## Problem to solve
Only the lines holding "layer" are wanted. Copy every one from the records below.

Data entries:

--------------------

File: src/rtl/cube_pkg.sv
// Shared width, step count and FSM encoding for the cube unit and its multiplier.
// Latency: n/a (declarations only).
// Backpressure: n/a.
package cube_pkg;

   localparam int W         = 16;
   localparam int MUL_STEPS = 16;
   localparam int CNT_W     = 5;

   typedef enum logic [1:0] {
      IDLE = 2'd0,
      SQ   = 2'd1,
      CUBE = 2'd2
   } state_t;

endpackage
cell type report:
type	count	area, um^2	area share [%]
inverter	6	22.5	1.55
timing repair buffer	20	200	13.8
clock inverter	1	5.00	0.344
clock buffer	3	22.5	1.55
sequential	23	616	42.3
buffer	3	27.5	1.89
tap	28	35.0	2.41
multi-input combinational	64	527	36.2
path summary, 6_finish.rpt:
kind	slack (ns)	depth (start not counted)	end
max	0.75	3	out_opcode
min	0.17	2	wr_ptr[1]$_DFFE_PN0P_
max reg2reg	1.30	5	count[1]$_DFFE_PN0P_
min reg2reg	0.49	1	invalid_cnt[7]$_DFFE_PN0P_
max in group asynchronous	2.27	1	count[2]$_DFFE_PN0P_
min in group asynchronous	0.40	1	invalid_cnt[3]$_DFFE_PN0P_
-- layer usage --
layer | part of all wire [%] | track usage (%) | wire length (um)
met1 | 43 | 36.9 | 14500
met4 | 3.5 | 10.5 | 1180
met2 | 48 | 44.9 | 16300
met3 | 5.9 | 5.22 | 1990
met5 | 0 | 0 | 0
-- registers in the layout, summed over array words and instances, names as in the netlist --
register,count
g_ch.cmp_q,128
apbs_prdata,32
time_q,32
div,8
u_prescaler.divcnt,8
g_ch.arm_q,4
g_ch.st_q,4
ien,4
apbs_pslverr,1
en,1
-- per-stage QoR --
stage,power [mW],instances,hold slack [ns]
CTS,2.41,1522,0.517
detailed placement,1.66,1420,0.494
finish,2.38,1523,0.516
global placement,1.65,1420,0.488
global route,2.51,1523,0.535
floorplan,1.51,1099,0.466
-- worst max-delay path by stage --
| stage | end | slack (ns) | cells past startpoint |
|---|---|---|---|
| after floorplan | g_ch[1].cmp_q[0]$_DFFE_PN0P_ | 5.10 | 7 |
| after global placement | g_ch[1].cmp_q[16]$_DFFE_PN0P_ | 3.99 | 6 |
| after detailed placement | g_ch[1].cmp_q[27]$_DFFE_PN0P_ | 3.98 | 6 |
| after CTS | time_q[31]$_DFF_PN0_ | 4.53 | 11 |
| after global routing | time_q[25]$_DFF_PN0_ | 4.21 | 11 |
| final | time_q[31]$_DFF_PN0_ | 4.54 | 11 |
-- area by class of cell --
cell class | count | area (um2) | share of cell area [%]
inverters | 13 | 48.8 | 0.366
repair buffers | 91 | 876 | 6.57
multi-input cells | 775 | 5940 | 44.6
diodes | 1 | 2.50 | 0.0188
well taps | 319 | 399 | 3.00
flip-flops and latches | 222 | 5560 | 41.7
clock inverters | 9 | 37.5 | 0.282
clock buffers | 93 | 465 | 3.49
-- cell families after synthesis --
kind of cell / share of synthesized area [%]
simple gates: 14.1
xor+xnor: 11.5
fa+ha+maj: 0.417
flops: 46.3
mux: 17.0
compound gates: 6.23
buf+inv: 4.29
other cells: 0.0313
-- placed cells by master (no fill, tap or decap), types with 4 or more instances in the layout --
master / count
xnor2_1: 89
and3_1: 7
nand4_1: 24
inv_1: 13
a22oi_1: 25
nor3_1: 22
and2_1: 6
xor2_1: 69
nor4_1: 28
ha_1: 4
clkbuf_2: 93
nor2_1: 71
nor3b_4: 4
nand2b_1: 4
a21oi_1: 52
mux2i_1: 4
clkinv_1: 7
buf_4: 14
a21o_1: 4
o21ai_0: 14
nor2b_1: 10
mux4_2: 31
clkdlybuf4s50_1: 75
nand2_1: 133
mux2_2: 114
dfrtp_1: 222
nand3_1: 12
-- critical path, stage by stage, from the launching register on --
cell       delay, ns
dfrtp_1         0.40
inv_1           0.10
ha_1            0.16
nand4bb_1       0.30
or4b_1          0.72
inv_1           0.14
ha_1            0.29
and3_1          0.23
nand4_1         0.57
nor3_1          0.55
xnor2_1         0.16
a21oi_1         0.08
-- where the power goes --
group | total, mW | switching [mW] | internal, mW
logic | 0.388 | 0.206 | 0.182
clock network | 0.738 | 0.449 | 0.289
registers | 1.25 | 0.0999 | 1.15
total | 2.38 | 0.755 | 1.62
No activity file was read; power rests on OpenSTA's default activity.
File: src/rtl/fetch_sequencer_pkg.sv
// Shared definitions for the instruction-fetch sequencer: state encodings and default reset PC.
package fetch_sequencer_pkg;

  localparam int unsigned FETCH_ST_W = 1;

  typedef enum logic [FETCH_ST_W-1:0] {
    FETCH_ST_FETCH = 1'b0,
    FETCH_ST_HALT  = 1'b1
  } fetch_st_e;

  localparam logic [15:0] DEFAULT_RESET_PC = 16'h0200;

  // Fetch addresses wrap FFFF -> 0000.
  function automatic logic [15:0] pc_next(input logic [15:0] pc);
    return pc + 16'd1;
  endfunction

endpackage

File: src/rtl/fetch_sequencer.sv
// Instruction-fetch controller: owns the fetch PC, hides the 1-cycle memory latency, halts and
// restarts on terminator dispatch/redirect. Optional FETCH_SKID_EN adds a skid register (else replay).
module fetch_sequencer
  import fetch_sequencer_pkg::*;
#(
  parameter logic [15:0] RESET_PC = DEFAULT_RESET_PC
) (
  input  logic        clk,
  input  logic        rst,
  output logic [15:0] addr_i,
  input  logic [7:0]  din_i,
  output logic [7:0]  instr,
  output logic [15:0] instr_pc,
  output logic        instr_valid,
  input  logic        instr_ready,
  input  logic        halt_req,
  input  logic        redirect_valid,
  input  logic [15:0] redirect_addr,
  output logic        wakeup,
  output logic        halted
);

  fetch_st_e   state_q, state_d;
  logic [15:0] pc_q, pc_d;
  logic        inflight_v_q, inflight_v_d;
  logic [15:0] inflight_pc_q, inflight_pc_d;
  logic        wakeup_q;

  logic        fetch_st;
  logic        issue;
  logic        halt_go;

`ifdef FETCH_SKID_EN
  logic        skid_v_q, skid_v_d;
  logic [7:0]  skid_data_q, skid_data_d;
  logic [15:0] skid_pc_q, skid_pc_d;
  logic        stall;
`endif

  always_comb begin
    fetch_st = (state_q == FETCH_ST_FETCH);

`ifdef FETCH_SKID_EN
    instr_valid = fetch_st & (skid_v_q | inflight_v_q);
    instr       = skid_v_q ? skid_data_q : din_i;
    instr_pc    = skid_v_q ? skid_pc_q : inflight_pc_q;
    stall       = inflight_v_q & ~instr_ready & ~skid_v_q;
    issue       = fetch_st &
                  ((~skid_v_q & ~(inflight_v_q & ~instr_ready)) |
                   (skid_v_q & instr_ready & ~inflight_v_q));
    addr_i      = pc_q;
`else
    instr_valid = fetch_st & inflight_v_q;
    instr       = din_i;
    instr_pc    = inflight_pc_q;
    // Refused byte: re-read the same address so memory re-delivers it next cycle.
    addr_i      = (inflight_v_q & ~instr_ready) ? inflight_pc_q : pc_q;
    issue       = fetch_st;
`endif

    halt_go = fetch_st & halt_req & instr_valid & instr_ready;
    halted  = (state_q == FETCH_ST_HALT);
    wakeup  = wakeup_q;

    state_d       = state_q;
    pc_d          = pc_q;
    inflight_v_d  = issue;
    inflight_pc_d = inflight_pc_q;

    if (issue) begin
      inflight_pc_d = addr_i;
      pc_d          = pc_next(addr_i);
    end

`ifdef FETCH_SKID_EN
    skid_v_d    = skid_v_q;
    skid_data_d = skid_data_q;
    skid_pc_d   = skid_pc_q;
    if (fetch_st) begin
      if (skid_v_q && instr_ready) begin
        skid_v_d    = inflight_v_q;
        skid_data_d = din_i;
        skid_pc_d   = inflight_pc_q;
      end else if (stall) begin
        skid_v_d    = 1'b1;
        skid_data_d = din_i;
        skid_pc_d   = inflight_pc_q;
      end
    end
`endif

    // Terminator accepted: drop speculative bytes and freeze the PC.
    if (halt_go) begin
      state_d       = FETCH_ST_HALT;
      pc_d          = pc_q;
      inflight_pc_d = inflight_pc_q;
      inflight_v_d  = 1'b0;
`ifdef FETCH_SKID_EN
      skid_v_d      = 1'b0;
`endif
    end

    // Redirect takes priority over a simultaneous halt.
    if (redirect_valid) begin
      state_d      = FETCH_ST_FETCH;
      pc_d         = redirect_addr;
      inflight_v_d = 1'b0;
`ifdef FETCH_SKID_EN
      skid_v_d     = 1'b0;
`endif
    end
  end

  always_ff @(posedge clk or negedge rst) begin
    if (!rst) begin
      state_q       <= FETCH_ST_FETCH;
      pc_q          <= RESET_PC;
      inflight_v_q  <= 1'b0;
      inflight_pc_q <= RESET_PC;
      wakeup_q      <= 1'b0;
    end else begin
      state_q       <= state_d;
      pc_q          <= pc_d;
      inflight_v_q  <= inflight_v_d;
      inflight_pc_q <= inflight_pc_d;
      wakeup_q      <= redirect_valid;
    end
  end

`ifdef FETCH_SKID_EN
  always_ff @(posedge clk or negedge rst) begin
    if (!rst) begin
      skid_v_q    <= 1'b0;
      skid_data_q <= 8'h00;
      skid_pc_q   <= RESET_PC;
    end else begin
      skid_v_q    <= skid_v_d;
      skid_data_q <= skid_data_d;
      skid_pc_q   <= skid_pc_d;
    end
  end
`endif

endmodule
File: src/rtl/line_clear_ctrl.sv
// line_clear_ctrl: after a piece locks, drops full rows bottom-up, compacts the rest and blanks the top.
// Ports: Clk/Reset (sync, active-high); start pulse; row-wide RAM port rd_addr/rd_data (1-cycle latency),
// wr_en/wr_addr/wr_data; BOARD_BUSY, done; lines_cleared, score_add, lines_total, fall_period to the HUD.
// Optional LINE_CLEAR_LEVEL_EN adds level-scaled scoring and a level-dependent fall_period.
module line_clear_ctrl #(
  parameter int ROWS        = 20,
  parameter int COLS        = 10,
  parameter int CELL_W      = 3,
  parameter int LEVEL_SPEED = 60
) (
  input  logic                     Clk,
  input  logic                     Reset,
  input  logic                     start,
  output logic [4:0]               rd_addr,
  input  logic [COLS*CELL_W-1:0]   rd_data,
  output logic                     wr_en,
  output logic [4:0]               wr_addr,
  output logic [COLS*CELL_W-1:0]   wr_data,
  output logic                     BOARD_BUSY,
  output logic                     done,
  output logic [4:0]               lines_cleared,
  output logic [11:0]              score_add,
  output logic [15:0]              lines_total,
  output logic [5:0]               fall_period
);
  localparam logic [2:0] IDLE = 3'd0, READ = 3'd1, EVAL = 3'd2, FILL = 3'd3, DONE = 3'd4;
  logic [2:0]  state, state_n;
  logic [4:0]  src, dst, cnt, cnt_n;
  logic        full, keep;
  logic [11:0] base, score_n;
  logic [16:0] sum;
  logic [15:0] total_n;
  always_comb begin
    full = 1'b1;
    for (int i = 0; i < COLS; i++) full = full & (|rd_data[i*CELL_W +: CELL_W]);
  end
  // cnt_n already includes the row under evaluation, so FILL/DONE choice and stats see the final count
  assign cnt_n   = cnt + 5'((state == EVAL && full) ? 1 : 0);
  assign keep    = state == EVAL && !full && dst != src;
  assign state_n = state == IDLE ? (start ? READ : IDLE) :
                   state == READ ? EVAL :
                   state == EVAL ? (src != 5'd0 ? READ : cnt_n != 5'd0 ? FILL : DONE) :
                   state == FILL ? (dst == 5'd0 ? DONE : FILL) : IDLE;
  assign rd_addr = state == READ ? src : 5'd0;
  // Reset gates the strobe immediately so an interrupted sequence writes nothing more
  assign wr_en   = !Reset && (keep || state == FILL);
  assign wr_addr = wr_en ? dst : 5'd0;
  assign wr_data = (wr_en && keep) ? rd_data : '0;
  assign done    = state == DONE;
  assign base    = cnt_n >= 5'd4 ? 12'd800 : cnt_n == 5'd3 ? 12'd500 :
                   cnt_n == 5'd2 ? 12'd300 : cnt_n == 5'd1 ? 12'd100 : 12'd0;
  assign sum     = {1'b0, lines_total} + {12'd0, cnt_n};
  assign total_n = sum[16] ? 16'hFFFF : sum[15:0];
`ifdef LINE_CLEAR_LEVEL_EN
  logic [3:0]  lvl_o, lvl_n;
  logic [15:0] scaled;
  logic [5:0]  fall_n;
  int          fall_raw;
  always_comb begin
    lvl_o    = lines_total >= 16'd100 ? 4'd10 : 4'(lines_total / 16'd10);
    lvl_n    = total_n >= 16'd100 ? 4'd10 : 4'(total_n / 16'd10);
    scaled   = {4'd0, base} * ({12'd0, lvl_o} + 16'd1);
    score_n  = scaled > 16'h0FFF ? 12'hFFF : scaled[11:0];
    fall_raw = LEVEL_SPEED - 5 * int'(lvl_n);
    fall_n   = fall_raw < 10 ? 6'd10 : 6'(fall_raw);
  end
  always_ff @(posedge Clk)
    if (Reset) fall_period <= 6'(LEVEL_SPEED);
    else if (state_n == DONE && state != DONE) fall_period <= fall_n;
`else
  assign score_n     = base;
  assign fall_period = 6'(LEVEL_SPEED);
`endif
  always_ff @(posedge Clk) begin
    if (Reset) begin
      state         <= IDLE;
      BOARD_BUSY    <= 1'b0;
      src           <= 5'd0;
      dst           <= 5'd0;
      cnt           <= 5'd0;
      lines_cleared <= 5'd0;
      score_add     <= 12'd0;
      lines_total   <= 16'd0;
    end else begin
      state      <= state_n;
      BOARD_BUSY <= state_n != IDLE;
      if (state == IDLE && start) begin
        src <= 5'(ROWS - 1);
        dst <= 5'(ROWS - 1);
        cnt <= 5'd0;
      end
      if (state == EVAL) begin
        cnt <= cnt_n;
        if (!full) dst <= dst - 5'd1;
        if (src != 5'd0) src <= src - 5'd1;
      end
      if (state == FILL) dst <= dst - 5'd1;
      // Results publish on entry to DONE so they are valid during the done pulse
      if (state_n == DONE && state != DONE) begin
        lines_cleared <= cnt_n;
        score_add     <= score_n;
        lines_total   <= total_n;
      end
    end
  end
endmodule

--------------------

## Exercise answer
-- layer usage --
layer | part of all wire [%] | track usage (%) | wire length (um)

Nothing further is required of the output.